Sidney Poitier, Umutsuzca Olmasına İhtiyacımız Olan Yıldızdı

Bakec

Member
Biri bana en büyük Amerikan film yıldızının kim olduğunu sorsa, cevabım asla değişmezdi. Ve asla değişmeyecek çünkü cevap kolay. En büyük Amerikan film yıldızı Sidney Poitier’dir. En büyük demek istiyorsunSiyah film yıldızı mı?Yapmıyorum. tartışmalı mıyım? Yüzleşme mi? aykırı mı? Hayır. Ben sadece doğruyu söylüyorum.

Kim daha azıyla daha fazlasını yaptı? Kimden daha az, daha çok bekleniyordu? Kimin daha çok gözü, daha çok hançeri, daha çok umudu, korkusu ve amacına, kişiliğine, becerisine ve dolayısıyla halkına yönelikti? Burada ırk önemli olmamalı. Ama olmalı, çünkü Hollywood kendi ırkını mesele haline getirdi. Film üstüne film ısrar etti Beyaz Amerika için siyah adam, tabii ki onunla iyi anlaşıyordu. O Siyah’tı. Ancak Sidney Poitier’in radikal şoku, yıldızlığının “insana” verdiği stresti. ” Hu adam.

Diyelim ki Bay Poitier, “The Defiant Ones”ın çıktığı 1958’den Bill Cosby’yle olan hit üçlemesinin son filminin sinemalardan ayrıldığı 1978’e kadar iyi bir 20 yıllık bir yıldız oldu. Yılda neredeyse bir film çekiyordu, çoğu unutulmazdı. Bir yandan, bu yıldızlık. Bir diğeri: Bay Poitier, büyüklüğünü kısmen “rağmen” olarak elde etti. “Yapamayacaklarını bilmesine rağmen yaptığı her şeyi başardı. Demek istediğim, yapabilirdi bitti — Cool Hand Luke’u oynayabilirdi, Graduate olabilirdi, “Bullitt” yapabilirdi, Butch Cassidy olabilirdi ve Sundance Kid. Belki de Bay Poitier’e kimsenin teklif etmeyeceği bir düzine rol, kapak taşı vardır, çünkü o Rol için Doğru Olmazdı.
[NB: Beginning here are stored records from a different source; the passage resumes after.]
### design.v
module ContadorConEcho(
    input clk,
    input echo,
    output reg [31:0] echo_duration
);
reg [31:0] counter;
always @(posedge clk) begin
    if (echo) begin
        counter <= counter + 1;
    end else begin
        echo_duration <= counter;
        counter <= 0;
    end
end
endmodule
module ContadorConTrigger(
    input clk,
    output reg trig
);
parameter TRIG_PULSE_WIDTH = 10'd500;  
reg [31:0] counter;
always @(posedge clk) begin
    if (counter < TRIG_PULSE_WIDTH) begin
        counter <= counter + 1;
        trig <= 1;
    end else begin
        counter <= 0;
        trig <= 0;
    end
end
endmodule
module ControlLed (
    input clk,
    input [31:0] echo_duration,
    output reg aux
);
parameter DISTANCE_2CM = 14'd2900;  
parameter DISTANCE_5CM = 14'd14500;  
always @(clk) begin
    if (echo_duration > DISTANCE_2CM && echo_duration < DISTANCE_5CM) begin
        aux <= 1;  
    end else if (echo_duration > DISTANCE_5CM || echo_duration < DISTANCE_2CM) begin
        aux <= 0;  
    end
end
endmodule
module Salida (
    input clk,
    input aux,
    output reg led,
    output reg sens_ult
);
reg [31:0] countAux;
parameter downLed = 26'd5000000;
initial begin
    led = 1;
    sens_ult = 0;
    countAux = 0;
end
always @(posedge clk) begin
    if (aux == 1) begin
        led <= 0;
        sens_ult <= 1;
        countAux = 0;
    end else if(countAux > downLed) begin
        led <= 1;
        sens_ult <= 0;
    end
    countAux <= countAux + 1;
end
endmodule
module top (
    input clk,
    input echo,
    output trig,
	  output sens_ult,
    output led
);
wire [31:0] echo_duration;
wire aux;
ContadorConTrigger U_trigger(
    .clk(clk), 
    .trig(trig)
    );
ContadorConEcho U_echo(
    .clk(clk), 
    .echo(echo), 
    .echo_duration(echo_duration)
    );
ControlLed U_led(
	 .clk(clk),
    .echo_duration(echo_duration), 
    .aux(aux)
    );
Salida U_salida(
    .clk(clk),
    .aux(aux),
    .led(led),
    .sens_ult(sens_ult)
    );  
endmodule
### run.sh
#!/bin/bash
# OpenROAD 26Q1-2900-gdf79404cd8, Yosys 0.63+post, stock flow scripts
make -C /OpenROAD-flow-scripts/flow DESIGN_CONFIG=/design/flow/config.mk WORK_HOME=/design/flow/orfs finish
### config.mk
export PLATFORM = sky130hd
export DESIGN_NAME = top
export DESIGN_NICKNAME = top
export VERILOG_FILES = /design/flow/design.v
export SDC_FILE = /design/flow/constraint.sdc
export NUM_CORES = 4
export LEC_CHECK = 1
export CORE_UTILIZATION = 30
### constraint.sdc
current_design top

set clk_period 5.9
set clk_io_pct 0.2

create_clock -name clk0 -period $clk_period [get_ports {clk}]

set non_clock_inputs [all_inputs -no_clocks]
set_input_delay [expr $clk_period * $clk_io_pct] -clock clk0 $non_clock_inputs
set_output_delay [expr $clk_period * $clk_io_pct] -clock clk0 [all_outputs]
==> results.cfg <==
; yosys + openroad results
[run]
max_cap_violations = 0
tool_warnings = 25

[floorplanning]
fp.coreArea_sq_mm = 0.01652
fp.dieH_um = 131.7
placementRows = 47
die_w_um = 131.7
ios = 5
die_area_sq_mm = 0.01734
initCoreUtil = 0.3053

[cells_and_area]
drive_gt1_frac = 0.08604
fill_cells = 1588
layout_top_cell = dfxtp_1
area_delta_synth_final_pct = 19.30
fin_area_sq_mm = 0.006018
final_cell_mix = 99 x dfxtp_1, 74 x nor2_1, 40 x xor2_1

[critical_path]
r2r_slack_ns = 3.78
slowest_stage = clkdlybuf4s50_1
rr_endpoint = U_salida.countAux[25]
crit_family = buffers and inverters
reg2reg_from = U_salida.countAux[12]
required_ns = 4.72
critical_path_class = reg2out
critPathArrivalTime_ns = 1.19
path_buffers = 1
ff2ff_path_depth = 5
worstPathMaxFanout = 2
cp-end-kind = output pin
path_cells = clkdlybuf4s50_1
slowest_delay_ns = 0.46
start_kind = register

[synthesis]
syn_area_sq_mm = 0.005045
avgSynthCellArea_sq_um = 10.73
logic_family = simple AND/OR/NAND/NOR gates
synthAdderAreaFrac = 0.007440
yosys_area_sq_mm = 0.005045
xor_share = 0.1042
yosys_warnings = 4
syn_inst = 470
ys_sh_aoi = 0.03795
simple_gate_share = 0.2485
synthArstFlopShare = 0
flop_cell = dfxtp_1
ys_sh_mux = 0.002232
edf_count = 32
ys_cells = 470
synthDistinctLibCells = 51
numSynthFlops = 132

[detailed_routing]
wl_per_cell_um = 10.75
num_vias = 3276
ant_nets = 0
drc = 0
drt_iter0_drc = 139
avgViaCountPerCell = 4.409
antenna_cells = 0
dr.pass1.iters = 4
finalWirelength_um = 7984

[timing]
finalClockPeriodUsage = 0.4017
finalSetupTns_ns = 0
finalSetupViolations = 0
timing.hold.ws_ns = 0.4570
max_freq_mhz = 421.9
hold_viol = 0
fin_skew_ns = 0.01072
worst_pin_slew_ns = 0.8205
min_period_ns = 2.370
rsz0062_at_grt = false
untimed_endpoints = 1
slew_violations = 0
unclocked_regs = 1
maxSlewHeadroom = 0.4485

[global_routing]
grt_pass1_wl_um = 14150
grt_antenna_before_repair = 0
grt_pass1_vias = 3135
grt_use_total = 0.09960
overflow = 0
grt_max_degree = 51

[clocking]
postCtsHoldBufs = 0
cts.root.buffer_cell = clkbuf_16
ctsLongestPathBuffers = 2
cts_made_buffers = 17
postCtsSetupRepairBufs = 0
cts_tree = done
path_clk_slew_ns = 0.06
clk_latency_ns = 0.40
cts_resized = 0
htree_levels = 4

[placed_design]
dp_hpwl_um = 5125
portBuffers = 4
gp_congestion = 0.7797
place_area_sq_mm = 0.005435

[worst_hold_path]
min_path_cells = 0
hp-class = reg2reg
hold_end = U_echo.echo_duration[31]
worstHoldStart = U_echo.counter[31]

[power_and_ir_drop]
power_density_mw_per_mm2 = 324.9
p_leak_nw = 2.291
ir_worst_vdd_mv = 0.2289

[run_status]
status = completed
-- final cells by class --
type	count	area [sq um]	area share
clock buffer	20	489.2	0.08129
clock inverter	12	93.84	0.01559
inverter	9	33.78	0.005613
multi-input combinational	343	2106	0.3499
sequential	132	2958	0.4915
tap	220	275.3	0.04574
timing repair buffer	7	62.56	0.01040
-- Yosys cell counts, drive strengths merged, types with 2 or more instances --
| cell | number | area, sq um |
|---|---|---|
| dfxtp | 99 | 1982 |
| nor2 | 74 | 277.8 |
| xor2 | 40 | 350.3 |
| edfxtp | 32 | 960.9 |
| nand3 | 27 | 135.1 |
| nand4 | 25 | 177.7 |
| nand2 | 22 | 82.58 |
| xnor2 | 20 | 175.2 |
| nor4 | 18 | 155.1 |
| and3 | 13 | 81.33 |
| o21ai | 10 | 50.05 |
| inv | 9 | 33.78 |
| nor3 | 8 | 45.04 |
| a21oi | 7 | 35.03 |
| nor2b | 7 | 43.79 |
| and4 | 6 | 52.55 |
| clkbuf | 6 | 22.52 |
| or3 | 5 | 31.28 |
| and2 | 4 | 25.02 |
| ha | 3 | 37.54 |
| or4 | 3 | 26.27 |
| a211o | 2 | 17.52 |
| a211oi | 2 | 15.01 |
| buf | 2 | 7.510 |
| nand2b | 2 | 12.51 |
| nand4b | 2 | 17.52 |
| nand4bb | 2 | 22.52 |
| nor4b | 2 | 17.52 |
| o211ai | 2 | 15.01 |
-- registers in the layout, indices dropped and copies added (netlist names) --
name / flops
U_salida.countAux: 32
U_echo.counter: 32
U_trigger.counter: 32
U_salida.sens_ult: 1
U_echo.echo_duration: 32
U_trigger.trig: 1
U_led.aux: 1
U_salida.led: 1
-- metrics by stage --
step                      total power, mW    util  instances  setup slack [ns]
after detailed placement           0.9832  0.3289        711             3.158
after floorplan                    0.9767       -        492             3.119
after global routing                2.032  0.3642        743             3.462
after global placement             0.9817  0.3289        711             3.194
final                               1.955  0.3642        743             3.530
after CTS                           1.979  0.3642        743             3.511
-- logic make-up after synthesis --
kind of cell	count (synthesis)
multiplexers	1
flip-flops	131
AND-OR/OR-AND	30
latches	1
buffers and inverters	17
other	1
XOR/XNOR	60
adder cells (fa/ha/maj)	3
AND/OR/NAND/NOR	226
-- routing by layer --
metal	GRT usage	up-vias	part of all wire
met4	0.01163	0	0.0085
met5	0	-	0
met2	0.1476	39	0.42
met3	0.02719	6	0.032
met1	0.1545	1496	0.54
li1	-	1735	-
-- where the power goes --
part	internal [mW]	leakage, nW	switching (mW)
Sequential	0.938	1.15	0.00847
Combinational	0.00551	0.861	0.0123
Clock	0.604	0.283	0.387
-- how the worst max path moves through the flow --
stage,from,cells after the start,to,slack [ns]
4_1_cts,U_salida.led,1,led,3.51
5_1_grt,U_salida.sens_ult,1,sens_ult,3.46
6_report,U_salida.sens_ult,1,sens_ult,3.53
No activity file was given, so power comes from the tool's default toggle rates.
File: flow/config.mk
export PLATFORM = sky130hd
export DESIGN_NAME = btnRT
export DESIGN_NICKNAME = btnRT
export VERILOG_FILES = /design/flow/design.v
export SDC_FILE = /design/flow/constraint.sdc
export NUM_CORES = 4
export LEC_CHECK = 1
export CORE_AREA = 10 10 106 106
export DIE_AREA = 0 0 116 116
File: flow/constraint.sdc
current_design btnRT

set clk_period 5.3
set clk_io_pct 0.2

create_clock -name clk0 -period $clk_period [get_ports {clk}]

set non_clock_inputs [all_inputs -no_clocks]
set_input_delay [expr $clk_period * $clk_io_pct] -clock clk0 $non_clock_inputs
set_output_delay [expr $clk_period * $clk_io_pct] -clock clk0 [all_outputs]
File: flow/design.v
module btnRT (
    input clk,
    input boton_in,
    output reg boton_out
);
    localparam COUNT_LIMIT = 28'd250000000;  
    reg [$clog2(COUNT_LIMIT)+1:0] counter;  
    initial begin
        boton_out = 1;
        counter = 0;
    end
	 always @(posedge clk) begin
	   if(boton_in == 0) begin
		counter <= counter + 1;
			if(counter > COUNT_LIMIT) begin
				boton_out <= 0;
			end else begin
				boton_out <= 1;
			end
		end else begin
			boton_out <= 1;
			counter <= 0;
		end
	 end
endmodule
File: design.v
module lab3(input [9:0] SW, input [3:0] KEY,
            output reg [6:0] HEX0, output reg [6:0] HEX1, output reg [6:0] HEX2,
            output reg [6:0] HEX3, output reg [6:0] HEX4, output reg [6:0] HEX5,
            output [9:0] LEDR);
    wire clk = ~KEY[0];  
    wire rst_n = KEY[3];  
    reg [3:0] state;
    always_ff @(posedge clk) 
    begin
        if(~rst_n) begin
            state <= 4'd0;
        end 
        case(state)
            4'd0: if(SW === 10'd6)begin
                state <= 4'd1;  
            end else begin
                state <= 4'd2;
            end
            4'd1: if(SW === 10'd3)begin
                state <= 4'd3;  
            end else begin
                state <= 4'd4;
            end
            4'd2: state <= 4'd4;
            4'd3: if(SW === 10'd2)begin
                state <= 4'd5;  
            end else begin
                state <= 4'd6;
            end
            4'd4: state <= 4'd6;
            4'd5: if(SW === 10'd9)begin
                state <= 4'd7;  
            end else begin
                state <= 4'd8;
            end
            4'd6: state <= 4'd8;
            4'd7: if(SW === 10'd1)begin
                state <= 4'd9;  
            end else begin
                state <= 4'd10;
            end
            4'd8: state <= 4'd10;
            4'd9: if(SW === 10'd4)begin
                state <= 4'd11;  
            end else begin
                state <= 4'd12;
            end
            4'd10: state <= 4'd12;
            4'd11: begin 
                if(~rst_n) begin
                    state <= 4'd0;
                end else begin
                     state <= 4'd11;
                end
            end
            4'd12: state <= 4'd12;
            default: state <= 4'd0;
        endcase 
    end
    always_comb begin 
        if(state === 4'd11)begin
            HEX0 = 7'b1001000;
            HEX1 = 7'b0000110;
            HEX2 = 7'b0001100;
            HEX3 = 7'b1000000;
            HEX4 = 7'b1111111;
            HEX5 = 7'b1111111;
        end else if(state === 4'd12)begin
            HEX0 = 7'b0100001;
            HEX1 = 7'b0000110;
            HEX2 = 7'b0010010;
            HEX3 = 7'b1000000;
            HEX4 = 7'b1000111;
            HEX5 = 7'b1000110;
        end else begin
            case(SW)
                10'd0: begin
                    HEX0 = 7'b1000000;
                    HEX1 = 7'b1111111;
                    HEX2 = 7'b1111111;
                    HEX3 = 7'b1111111;
                    HEX4 = 7'b1111111;
                    HEX5 = 7'b1111111;
                end
                10'd1: begin
                    HEX0 = 7'b1111001;
                    HEX1 = 7'b1111111;
                    HEX2 = 7'b1111111;
                    HEX3 = 7'b1111111;
                    HEX4 = 7'b1111111;
                    HEX5 = 7'b1111111;
                end
                10'd2: begin
                    HEX0 = 7'b0100100;
                    HEX1 = 7'b1111111;
                    HEX2 = 7'b1111111;
                    HEX3 = 7'b1111111;
                    HEX4 = 7'b1111111;
                    HEX5 = 7'b1111111;
                end
                10'd3: begin
                    HEX0 = 7'b0110000;
                    HEX1 = 7'b1111111;
                    HEX2 = 7'b1111111;
                    HEX3 = 7'b1111111;
                    HEX4 = 7'b1111111;
                    HEX5 = 7'b1111111;
                end
                10'd4: begin
                    HEX0 = 7'b0011001;
                    HEX1 = 7'b1111111;
                    HEX2 = 7'b1111111;
                    HEX3 = 7'b1111111;
                    HEX4 = 7'b1111111;
                    HEX5 = 7'b1111111;
                end
                10'd5: begin
                    HEX0 = 7'b0010010;
                    HEX1 = 7'b1111111;
                    HEX2 = 7'b1111111;
                    HEX3 = 7'b1111111;
                    HEX4 = 7'b1111111;
                    HEX5 = 7'b1111111;
                end
                10'd6: begin
                    HEX0 = 7'b0000010;
                    HEX1 = 7'b1111111;
                    HEX2 = 7'b1111111;
                    HEX3 = 7'b1111111;
                    HEX4 = 7'b1111111;
                    HEX5 = 7'b1111111;
                end
                10'd7: begin
                    HEX0 = 7'b1111000;
                    HEX1 = 7'b1111111;
                    HEX2 = 7'b1111111;
                    HEX3 = 7'b1111111;
                    HEX4 = 7'b1111111;
                    HEX5 = 7'b1111111;
                end
                10'd8: begin
                    HEX0 = 7'b0000000;
                    HEX1 = 7'b1111111;
                    HEX2 = 7'b1111111;
                    HEX3 = 7'b1111111;
                    HEX4 = 7'b1111111;
                    HEX5 = 7'b1111111;
                end
                10'd9: begin
                    HEX0 = 7'b0011000;
                    HEX1 = 7'b1111111;
                    HEX2 = 7'b1111111;
                    HEX3 = 7'b1111111;
                    HEX4 = 7'b1111111;
                    HEX5 = 7'b1111111;
                end
                default: begin
                    HEX0 = 7'b0101111;
                    HEX1 = 7'b0100011;
                    HEX2 = 7'b0101111;
                    HEX3 = 7'b0101111;
                    HEX4 = 7'b0000110;
                    HEX5 = 7'b1111111;
                end
            endcase
        end
    end
endmodule: lab3
File: run.sh
#!/bin/bash
# OpenROAD 26Q1-2900-gdf79404cd8, Yosys 0.63+post, stock flow scripts
make -C /OpenROAD-flow-scripts/flow DESIGN_CONFIG=/design/flow/config.mk WORK_HOME=/design/flow/orfs finish
File: config.mk
export PLATFORM = sky130hd
export DESIGN_NAME = lab3
export DESIGN_NICKNAME = lab3
export VERILOG_FILES = /design/flow/design.v
export SDC_FILE = /design/flow/constraint.sdc
export NUM_CORES = 4
export LEC_CHECK = 1
export CORE_AREA = 10 10 70 70
export DIE_AREA = 0 0 80 80
File: constraint.sdc
current_design lab3

set clk_period 4.4
set clk_io_pct 0.2

create_clock -name clk0 -period $clk_period [get_ports {KEY}]

set non_clock_inputs [all_inputs -no_clocks]
set_input_delay [expr $clk_period * $clk_io_pct] -clock clk0 $non_clock_inputs
set_output_delay [expr $clk_period * $clk_io_pct] -clock clk0 [all_outputs]
==> flow_summary.ini <==
; synthesis and place-and-route metrics
[sta]
setup_ws_ps = -132.8
fin_skew_ps = 6.105
slew_headroom = 0.6541
rsz0062_at_grt = true
setup_viol = 25
tns_ps = -1871
tightest_slew_ps = 517.5
slew_violations = 0
hold_viol = 0

[logic_synthesis]
ys.flop_type = dfxtp_1
synth_flops = 4
adder_share = 0.07663
enable_flop_cells = 0
synthXorXnorAreaFrac = 0
synth_cell_types = 41
netlist_area_um2 = 979.7
ys_sh_mux = 0
yosys_cells = 143
avgSynthCellArea_um2 = 6.851
aoi_share = 0.2286
yosysWarnings = 11
ys_async_sr_fraction = 0
simple_gate_area_frac = 0.2439
postSynthCellCount = 143
yosysChipArea_um2 = 979.7
logic_family = buffers and inverters
synth_seq_share = 0.08174

[setup_path]
crit_end = HEX2[5]
rr_startpoint = state[3]
path_max_fanout = 4
worst_ep_arrival_time_ps = 3650
setup.worst_path.class = register to output pin
startpoint_type = register
critPathRequiredTime_ps = 3520
worst-r2r-setup-slack_ps = 2620
startpoint = state[1]
rr_worst_depth = 5
worstPathCellList = nor2_4 > and3_4 > inv_4 > nand2_4 > inv_4 > buf_6 > buf_6 > buf_6
cpMaxStageDelayCell = dfxtp_2
critPathMaxStageDelay_ps = 330
path_common_cell = buf_6
cp-end-kind = output pin
r2r_end = state[1]

[global_routing]
gr-total-overflow = 0
grt_max_degree = 12
first_global_vias = 1307
grt_pass1_wl_mm = 5.685
grt_usage = 0.1057
antenna_found_initial = 0

[floorplanning]
fp_util = 0.2868
ioPinCount = 66
die_h_um = 80
die_x_um = 80
die_area_mm2 = 0.006400
core_area_mm2 = 0.003416
rows = 21

[power_and_ir_drop]
power_leakage_nw = 0.9364
p_per_area_mw_per_mm2 = 400.4
ir_drop_v = 0.0002989

[cells_and_area]
reg_top3 = state (4)
area_growth_pct = 91.70
final_area_mm2 = 0.001878
layout_top_cells = buf_4, buf_6, conb_1, buf_2, inv_1
top_register = state
largest_reg_flops = 4
drive_above_1_share = 0.5874
finalNonFillerCells = 269
final_util = 0.5498
layout_top_cell = buf_4

[routing]
drt_pass1_iterations = 4
ant_nets = 0
route.detailed.drc = 0
antenna_cells = 0
drt_iter0_markers = 48
via_count = 1223
drt-total-wl_mm = 3.727
vias_per_cell = 4.546
avgRoutedWirePerCell_um = 13.86

[place]
dpl_cell_area_mm2 = 0.001531
hpwl_mm = 2.793
place_inst = 243
dpl_worst_slack_ps = -674.4
numPortBuffers = 46
gp_congestion = 0.8346

[status]
status = complete, but fails checks
violations = negative setup slack

[cts]
cts_tree = yes
clk_pin_slew_worst_paths_ps = 30
cts_hold_buffers = 0
clock_sinks = 4
clock_latency_ps = 270

[job]
cap_violations = 0
tool_warnings = 96

[min_path]
holdCritPathClass = clock port to register
==> report_power, final <==
group / switching [mW] / internal [mW] / leakage, nW
Combinational: 0.213 / 0.336 / 0.826
Clock: 0.0351 / 0.0973 / 0.0760
Sequential: 0.0165 / 0.0538 / 0.0343
==> logic make-up after synthesis <==
| family | Yosys count |
|---|---|
| buf+inv | 54 |
| simple gates | 44 |
| compound gates | 33 |
| fa+ha+maj | 6 |
| flops | 4 |
| other cells | 2 |
==> final cells by class <==
class | count | area, µm²
Clock buffer | 8 | 60.06
Clock inverter | 5 | 18.77
Fill cell | 315 | 1538
Inverter | 8 | 37.54
Multi-Input combinational cell | 99 | 765.7
Sequential cell | 4 | 86.33
Tap cell | 46 | 57.56
Timing Repair Buffer | 99 | 852.1
==> how the worst min path moves through the flow <==
stage | startpoint | to | slack [ps] | cells after the start
finish | KEY[3] | state[3] | 290 | 4
CTS | KEY[3] | state[3] | 310 | 4
global route | KEY[3] | state[3] | 350 | 4
==> metrics by stage <==
stage	hold slack [ps]	power, mW
floorplan	259.4	0.2923
detailed placement	258.4	0.4941
global route	352.7	0.8401
finish	287.0	0.7520
CTS	307.0	0.7299
global placement	258.3	0.4946
==> synthesized netlist by cell type (2+ instances only) <==
cell type | instances | area [µm²]
nand2_1 | 12 | 45.04
dfxtp_1 | 4 | 80.08
buf_4 | 38 | 285.3
ha_1 | 6 | 75.07
nand3_1 | 3 | 15.01
inv_1 | 8 | 30.03
inv_2 | 2 | 7.510
nor4bb_1 | 2 | 20.02
o211ai_1 | 2 | 15.01
nor2b_1 | 4 | 25.02
and2_1 | 2 | 12.51
conb_1 | 2 | 7.510
o21ai_0 | 8 | 40.04
nor2_1 | 7 | 26.28
a31oi_1 | 2 | 12.51
clkbuf_1 | 4 | 15.01
o31ai_1 | 3 | 22.52
a21oi_1 | 7 | 35.03
a211oi_1 | 2 | 15.01
nand2b_1 | 2 | 12.51
nand4_1 | 2 | 12.51
and3_1 | 2 | 12.51
==> repair_timing <==
item | CTS | global route
pin swaps | 14 | 10
buffers inserted | 9 | 5
gates cloned | 1 | 0
resized | 181 | 20
endpoints found under the setup margin | 45 | 46
==> routing by layer <==
layer / global-route usage / vias up / routed length (µm)
li1: - / 607 / -
met5: 0 / - / 0
met3: 0.03409 / 6 / 251
met1: 0.1352 / 561 / 1597
met4: 0.03873 / 0 / 44
met2: 0.1613 / 49 / 1833
==> worst max-delay path: cells and delay by family (launching register included) <==
kind,cells,cell delay (ps)
flip-flops,1,330
buffers and inverters,5,430
AND/OR/NAND/NOR,3,430
No activity file was given, so power comes from the tool's default toggle rates.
Bay Poitier’in Siyah Amerikalılar için özgürlük ve eşitlik yolculuğunda -kişilik için- Frederick Douglass ve Harriet Tubman kadar, Martin Luther King Jr. kadar önemli olduğuna tüm kalbimle inanıyorum. beyazların sözleri ama kendi ağzından. Öngörülen imajı, şimdi bir alışveriş merkezi kadar çeşitli ve katmanlı oyunculuk yapan diğer Siyah aktörlerden oluşan bir galaksiyi doğurdu.


Bu ülkedeki siyah sanatçılar tarihin tuhaf, eğlenceli yükünü taşıyor. Çalışmaları ilerlemek zorundadır; cevaplamak, soru sormak, oturmak ve bilmiyorum. Üstlenmek, riske atmak. Sadece daha fazlasını değil, çoğu zaman da yapmak. Aynı zamanda karşı koymalı ve ortadan kaldırmalıdır; o olmalı un yapın. Bay Poitier, Amerikan sanatının büyük bozguncusuydu.

Filmlerde Siyah karakterler, beyaz bir Amerikalının rüyasını süslemek için bavulları kaldırmak, yemek servisi yapmak, çocuklara bakmak gibi neşeli heykellerdi. Oyunculuk bir hapishane işi olabilir. Bay Poitier, medeni haklar hareketinin başlangıcına, Siyah imajını antebellum ve âşıklık dönemlerinin hapishanesinden yaymak için geldi. İlk deneyen o değildi. Diğer tüm sanatçılardan daha fazla insanı yolun daha ilerisine götürdü. Tabii ki, bunun yerine karmaşıktı: bir tür mahkum takası.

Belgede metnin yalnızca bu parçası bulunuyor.